Segundo ela, os grupos estão organizados em Cuiabá, Várzea Grande e Rondonópolis.
De acordo com a pesquisadora, é provável que a célula de Várzea Grande tenha começado na Capital e, devido à mudança de residência dos membros, passou para a outra cidade.
Adriana estima que cada célula de Mato Grosso tenha até 10 pessoas, porém não consegue dizer com precisão a quantidade.
“Eu não tenho o número de pessoas que participam dessas células, não tenho como ter certeza.
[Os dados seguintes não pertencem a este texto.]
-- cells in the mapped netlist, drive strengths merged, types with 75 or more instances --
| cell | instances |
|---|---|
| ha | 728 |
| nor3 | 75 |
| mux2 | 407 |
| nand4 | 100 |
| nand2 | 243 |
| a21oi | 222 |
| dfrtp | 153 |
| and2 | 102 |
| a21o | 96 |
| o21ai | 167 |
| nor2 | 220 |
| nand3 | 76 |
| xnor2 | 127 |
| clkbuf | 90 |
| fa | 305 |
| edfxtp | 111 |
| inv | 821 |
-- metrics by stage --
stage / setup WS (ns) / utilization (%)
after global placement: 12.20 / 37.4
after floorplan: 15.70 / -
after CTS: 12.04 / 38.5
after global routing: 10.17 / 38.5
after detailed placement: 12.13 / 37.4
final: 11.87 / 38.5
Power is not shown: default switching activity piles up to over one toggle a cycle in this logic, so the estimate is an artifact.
<file path="config.mk">
export PLATFORM = sky130hd
export DESIGN_NAME = boot_image_section_framer_core
export DESIGN_NICKNAME = d
export VERILOG_FILES = /design/src/rtl/core/bisf_pkg.sv /design/src/rtl/core/bisf_seg_calc.sv /design/src/rtl/core/bisf_step.sv /design/src/rtl/core/bisf_res_queue.sv /design/src/rtl/core/boot_image_section_framer_core.sv
export SDC_FILE = /design/constraint.sdc
export NUM_CORES = 2
export LEC_CHECK = 0
export ABC_CLOCK_PERIOD_IN_PS = 16260
export BUFFER_PORTS_ARGS = -buffer_cell sky130_fd_sc_hd__buf_2
export CORE_MARGIN = 4
export CORE_UTILIZATION = 45
export DETAILED_ROUTE_END_ITERATION = 10
export HOLD_SLACK_MARGIN = 0.08
export PLACE_DENSITY_LB_ADDON = 0.05
export SYNTH_ARGS = -nofsm -noshare
export SYNTH_HDL_FRONTEND = slang
export SYNTH_SLANG_ARGS = --single-unit
</file>
<file path="constraint.sdc">
create_clock -name i_clk -period 16.26 [get_ports i_clk]
set_input_delay 4.878 -clock i_clk [delete_from_list [all_inputs] [get_ports i_clk]]
set_output_delay 4.878 -clock i_clk [all_outputs]
set_load 0.02 [all_outputs]
</file>
==> config.mk <==
export PLATFORM = sky130hd
export DESIGN_NAME = serial_date_to_calendar_fields_core
export DESIGN_NICKNAME = d
export VERILOG_FILES = /design/src/rtl/core/sdcal_pkg.sv /design/src/rtl/core/serial_date_to_calendar_fields_core.sv
export SDC_FILE = /design/constraint.sdc
export NUM_CORES = 2
export LEC_CHECK = 0
export BUFFER_PORTS_ARGS = -buffer_cell sky130_fd_sc_hd__buf_2
export CORE_MARGIN = 2
export CORE_UTILIZATION = 45
export CTS_CLUSTER_DIAMETER = 40
export DETAILED_ROUTE_END_ITERATION = 10
export GPL_TIMING_DRIVEN = 0
export PLACE_DENSITY = 0.71
export SETUP_SLACK_MARGIN = 0.5
export SYNTH_ARGS = -nofsm -noshare
export SYNTH_HDL_FRONTEND = slang
export SYNTH_SLANG_ARGS = --single-unit
==> constraint.sdc <==
create_clock -name clk -period 18 [get_ports clk]
set_input_delay 3.6 -clock clk [delete_from_list [all_inputs] [get_ports clk]]
set_output_delay 3.6 -clock clk [all_outputs]
set_load 0.02 [all_outputs]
Não são células grandes, são células de menos de 10 pessoas, mas não tenho como precisar e nem [dizer] como é o grupo de apoio que elas têm”, explica.
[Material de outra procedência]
[config.mk]
export PLATFORM = sky130hd
export DESIGN_NAME = mmu_cell
export DESIGN_NICKNAME = d
export VERILOG_FILES = /design/src/rtl/mmu_pkg.sv /design/src/rtl/mmu_cell.sv
export SDC_FILE = /design/constraint.sdc
export NUM_CORES = 1
export LEC_CHECK = 0
export ABC_AREA = 1
export ABC_CLOCK_PERIOD_IN_PS = 9100
export BUFFER_PORTS_ARGS = -buffer_cell sky130_fd_sc_hd__clkbuf_2
export CAP_MARGIN = 10
export CORE_UTILIZATION = 46
export CTS_CLUSTER_SIZE = 30
export DETAILED_ROUTE_END_ITERATION = 8
export GPL_TIMING_DRIVEN = 0
export HOLD_SLACK_MARGIN = 0.12
export PLACE_DENSITY_LB_ADDON = 0.12
export SYNTH_ARGS = -nofsm -noshare
export SYNTH_HDL_FRONTEND = slang
export SYNTH_SLANG_ARGS = --single-unit
[constraint.sdc]
create_clock -name clk -period 9.1 [get_ports clk]
set_input_delay 0.455 -clock clk [delete_from_list [all_inputs] [get_ports clk]]
set_output_delay 0.455 -clock clk [all_outputs]
set_load 0.005 [all_outputs]
[src/rtl/mmu_pkg.sv]
`timescale 1ns / 1ps

package mmu_pkg;

    // Operand and result width
    localparam int WIDTH = 32;
    // Full product width
    localparam int PROD_WIDTH = 2 * WIDTH;
    // One reduction cell per product bit
    localparam int NUM_CELLS = PROD_WIDTH;

    localparam int FUNC_WIDTH = 2;

    // Operation codes
    localparam logic [FUNC_WIDTH-1:0] FUNC_ADD = 2'd0;
    localparam logic [FUNC_WIDTH-1:0] FUNC_SUB = 2'd1;
    localparam logic [FUNC_WIDTH-1:0] FUNC_MUL = 2'd2;

    // Modulus after reset
    localparam logic [WIDTH-1:0] MODULUS_RESET = 32'd1000000007;

    // Beat carried from cell to cell
    typedef struct packed {
        logic                  mul;   // residue still being reduced
        logic [WIDTH-1:0]      rem;   // partial remainder, or final add/sub result
        logic [PROD_WIDTH-1:0] prod;  // product bits not yet shifted in, MSB first
    } cell_data_t;

endpackage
Ainda conforme o estudo, todas as células neonazistas mato-grossenses são hitleristas, mas uma delas também tem influência do Batalhão Azov, da Ucrânia, ou mantém contato com membros da organização paramilitar.
O Batalhão Azov é acusado de ser uma organização neonazista porque faz uso recorrente de símbolos como a suástica, o sol negro e a saudação romana.
Além disso, o Batalhão Azov tem envolvimento em casos de abusos de direitos humanos e crimes de guerra, como torturas, estupros, limpeza étnica e perseguição de homossexuais e judeus, na Guerra Civil no Leste da Ucrânia.
De acordo com Adriana, o batalhão ucraniano recruta voluntários por todo o mundo.
“É muito comum que essas células com ligação com o Batalhão Azov tenham vínculo com academias de lutas. É possível que alguém infiltrado no boxe dentro de Mato Grosso, não necessariamente no boxe oficial, possa ter vínculo com o Batalhão Azov e com essa célula”, alerta a doutora.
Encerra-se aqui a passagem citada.